Some people may have a stronger tendency to breakdown. You may be more sensitive, your past can also be a factor. If you had an experience that went badly, you may be less resilient to dealing with a similar experience now. If you were brought up to hide your emotions, you're more likely to reach the point of being overwhelmed because there is no outlet for them. Heavy drinkers or drug users may be at risk, too. People may use these to self-medicate difficult feelings, but they can lead to changes in brain chemistry which will make things worse.
If you are in a stressful time, take steps to prevent a breakdown. Talking to someone, whether that's a friend or a qualified counsellor, can be very helpful. Bring some balance and routine into your life - take days off, make time for relaxation, try to eat regular meals, and get to bed early. Avoid alcohol, caffeine and sugary junk foods, which can exacerbate feelings of depression and anxiety. Exercise is also important. It can help you work out feelings of stress and anxiety.
People take different lengths of time to recover sufficiently to go back to normal life - it can take anything from a few weeks to many months, and you may need to maintain the support of counselling.
There’s a very good chance of recovery from such a breakdown. If a breakdown has a temporary cause, such as bereavement or work stress, it's likely someone will be able to move on and go back to a normal way of life. There can even be a silver lining, when people rebuild their lives afterwards, they frequently report they are happier than they were before. This can be because they made some big changes.
Specially, if you are after a breakdown of a close relationship, best thing to do is try to keep as busy as possible, give yourself goals for the new year.

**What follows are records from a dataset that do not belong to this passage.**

File: src/rtl/fetch_unit_if.sv
// Fetch-unit bus: instruction-memory request/response, redirect input and decode-side FIFO head.
interface fetch_unit_if;
    logic        redirect_valid;
    logic [31:0] redirect_pc;
    logic        imem_req;
    logic [31:0] imem_addr;
    logic        imem_gnt;
    logic        imem_rvalid;
    logic [31:0] imem_rdata;
    logic        instr_valid;
    logic [31:0] instr;
    logic [31:0] instr_pc;
    logic [31:0] instr_pc_plus4;
    logic        instr_ready;

    modport master (
        input  redirect_valid, redirect_pc, imem_gnt, imem_rvalid, imem_rdata, instr_ready,
        output imem_req, imem_addr, instr_valid, instr, instr_pc, instr_pc_plus4
    );

    modport slave (
        output redirect_valid, redirect_pc, imem_gnt, imem_rvalid, imem_rdata, instr_ready,
        input  imem_req, imem_addr, instr_valid, instr, instr_pc, instr_pc_plus4
    );
endinterface

File: src/rtl/fetch_unit.sv
// Single-outstanding instruction fetch with a DEPTH-entry prefetch FIFO and redirect flush.
module fetch_unit #(
    parameter logic [31:0] RESET_PC = 32'h0000_0000,
    parameter int          DEPTH    = 2
) (
    input  logic          clk,
    input  logic          reset,
    fetch_unit_if.master  bus
);
    localparam int         AW   = (DEPTH > 1) ? $clog2(DEPTH) : 1;
    localparam logic [AW:0] FULL = (AW+1)'(DEPTH);

    localparam logic [1:0] IDLE = 2'd0;
    localparam logic [1:0] WAIT = 2'd1;
    localparam logic [1:0] DROP = 2'd2;

    logic [1:0]    r_state;
    logic [31:0]   r_fetch_pc;
    logic [31:0]   r_pend_pc;
    logic [AW-1:0] r_wptr;
    logic [AW-1:0] r_rptr;
    logic [AW:0]   r_count;
    logic [31:0]   r_pc_mem   [DEPTH];
    logic [31:0]   r_data_mem [DEPTH];

    logic        w_req;
    logic        w_fire;
    logic        w_push;
    logic        w_pop;
    logic        w_valid;
    logic [31:0] w_redir_pc;
    logic [31:0] w_head_pc;

    // Reset is folded into the request so the bus is quiet while reset is held.
    assign w_req      = reset && (r_state == IDLE) && (r_count < FULL) && !bus.redirect_valid;
    assign w_fire     = w_req && bus.imem_gnt;
    assign w_push     = (r_state == WAIT) && bus.imem_rvalid && !bus.redirect_valid;
    assign w_valid    = (r_count != '0);
    assign w_pop      = w_valid && bus.instr_ready && !bus.redirect_valid;
    assign w_redir_pc = bus.redirect_pc & 32'hFFFF_FFFC;
    assign w_head_pc  = r_pc_mem[r_rptr];

    assign bus.imem_req       = w_req;
    assign bus.imem_addr      = reset ? r_fetch_pc : 32'h0;
    assign bus.instr_valid    = w_valid;
    assign bus.instr          = w_valid ? r_data_mem[r_rptr] : 32'h0;
    assign bus.instr_pc       = w_valid ? w_head_pc : 32'h0;
    assign bus.instr_pc_plus4 = w_valid ? (w_head_pc + 32'd4) : 32'h0;

    always_ff @(posedge clk or negedge reset) begin
        if (!reset) begin
            r_state    <= IDLE;
            r_fetch_pc <= RESET_PC;
            r_pend_pc  <= 32'h0;
            r_wptr     <= '0;
            r_rptr     <= '0;
            r_count    <= '0;
        end else begin
            case (r_state)
                IDLE:    if (w_fire) r_state <= WAIT;
                WAIT: begin
                    // A redirect discards the response whether it lands now or later.
                    if (bus.redirect_valid)   r_state <= bus.imem_rvalid ? IDLE : DROP;
                    else if (bus.imem_rvalid) r_state <= IDLE;
                end
                DROP:    if (bus.imem_rvalid) r_state <= IDLE;
                default: r_state <= IDLE;
            endcase

            if (w_fire) r_pend_pc <= r_fetch_pc;

            if (bus.redirect_valid) begin
                r_fetch_pc <= w_redir_pc;
                r_wptr     <= '0;
                r_rptr     <= '0;
                r_count    <= '0;
            end else begin
                if (w_fire) r_fetch_pc <= r_fetch_pc + 32'd4;
                if (w_push) r_wptr <= r_wptr + AW'(1);
                if (w_pop)  r_rptr <= r_rptr + AW'(1);
                case ({w_push, w_pop})
                    2'b10:   r_count <= r_count + (AW+1)'(1);
                    2'b01:   r_count <= r_count - (AW+1)'(1);
                    default: ;
                endcase
            end
        end
    end

    always_ff @(posedge clk) begin
        if (w_push) begin
            r_pc_mem[r_wptr]   <= r_pend_pc;
            r_data_mem[r_wptr] <= bus.imem_rdata;
        end
    end
endmodule

File: src/flat_wrapper.sv
// flat-port wrapper written by rule: the top's interface ports become plain ports
module fetch_unit_flat 
#(
    parameter logic [31:0] RESET_PC = 32'h0000_0000,
    parameter int          DEPTH    = 2
)
  (clk, reset, bus_redirect_valid, bus_redirect_pc, bus_imem_gnt, bus_imem_rvalid, bus_imem_rdata, bus_instr_ready, bus_imem_req, bus_imem_addr, bus_instr_valid, bus_instr, bus_instr_pc, bus_instr_pc_plus4);
  fetch_unit_if bus_i ();
  input  logic clk;
  input  logic reset;
  input wire logic [$bits(bus_i.redirect_valid)-1:0] bus_redirect_valid;
  input wire logic [$bits(bus_i.redirect_pc)-1:0] bus_redirect_pc;
  input wire logic [$bits(bus_i.imem_gnt)-1:0] bus_imem_gnt;
  input wire logic [$bits(bus_i.imem_rvalid)-1:0] bus_imem_rvalid;
  input wire logic [$bits(bus_i.imem_rdata)-1:0] bus_imem_rdata;
  input wire logic [$bits(bus_i.instr_ready)-1:0] bus_instr_ready;
  output wire logic [$bits(bus_i.imem_req)-1:0] bus_imem_req;
  output wire logic [$bits(bus_i.imem_addr)-1:0] bus_imem_addr;
  output wire logic [$bits(bus_i.instr_valid)-1:0] bus_instr_valid;
  output wire logic [$bits(bus_i.instr)-1:0] bus_instr;
  output wire logic [$bits(bus_i.instr_pc)-1:0] bus_instr_pc;
  output wire logic [$bits(bus_i.instr_pc_plus4)-1:0] bus_instr_pc_plus4;
  assign bus_i.redirect_valid = bus_redirect_valid;
  assign bus_i.redirect_pc = bus_redirect_pc;
  assign bus_i.imem_gnt = bus_imem_gnt;
  assign bus_i.imem_rvalid = bus_imem_rvalid;
  assign bus_i.imem_rdata = bus_imem_rdata;
  assign bus_i.instr_ready = bus_instr_ready;
  assign bus_imem_req = bus_i.imem_req;
  assign bus_imem_addr = bus_i.imem_addr;
  assign bus_instr_valid = bus_i.instr_valid;
  assign bus_instr = bus_i.instr;
  assign bus_instr_pc = bus_i.instr_pc;
  assign bus_instr_pc_plus4 = bus_i.instr_pc_plus4;
  fetch_unit #(.RESET_PC(RESET_PC), .DEPTH(DEPTH)) u_core (.clk(clk), .reset(reset), .bus(bus_i));
endmodule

Get fit, join clubs, go out with friends, meet up with family, best to keep active. You will have good days and bad days. Do the things that interest you and put yourself first. Take up new interests or "dust off" old ones. You will go through many emotions, and although the whole experience is absolutely horrible, you can become a stronger person for it.
Also remember to leave the guilt alone. Most of the time we want to wonder what we did to mess up this relationship and push some one away, and the truth is that it had nothing to do with you. Some times a relationship doesn’t work just because, and its no ones fault, so don't be so quick to take on guilt, its no ones fault. Accept that it is over and be ready to move on. What most of us do is build a life around our partner and depend on them for our happiness and security. So unbalanced and unhealthy as well as smothering and way to needy.
Sometimes relationships just end. That has to be accepted. It's not taught in movies or culture but it's a reality. A relationship cannot sustain itself if one party is absent or chooses to get out.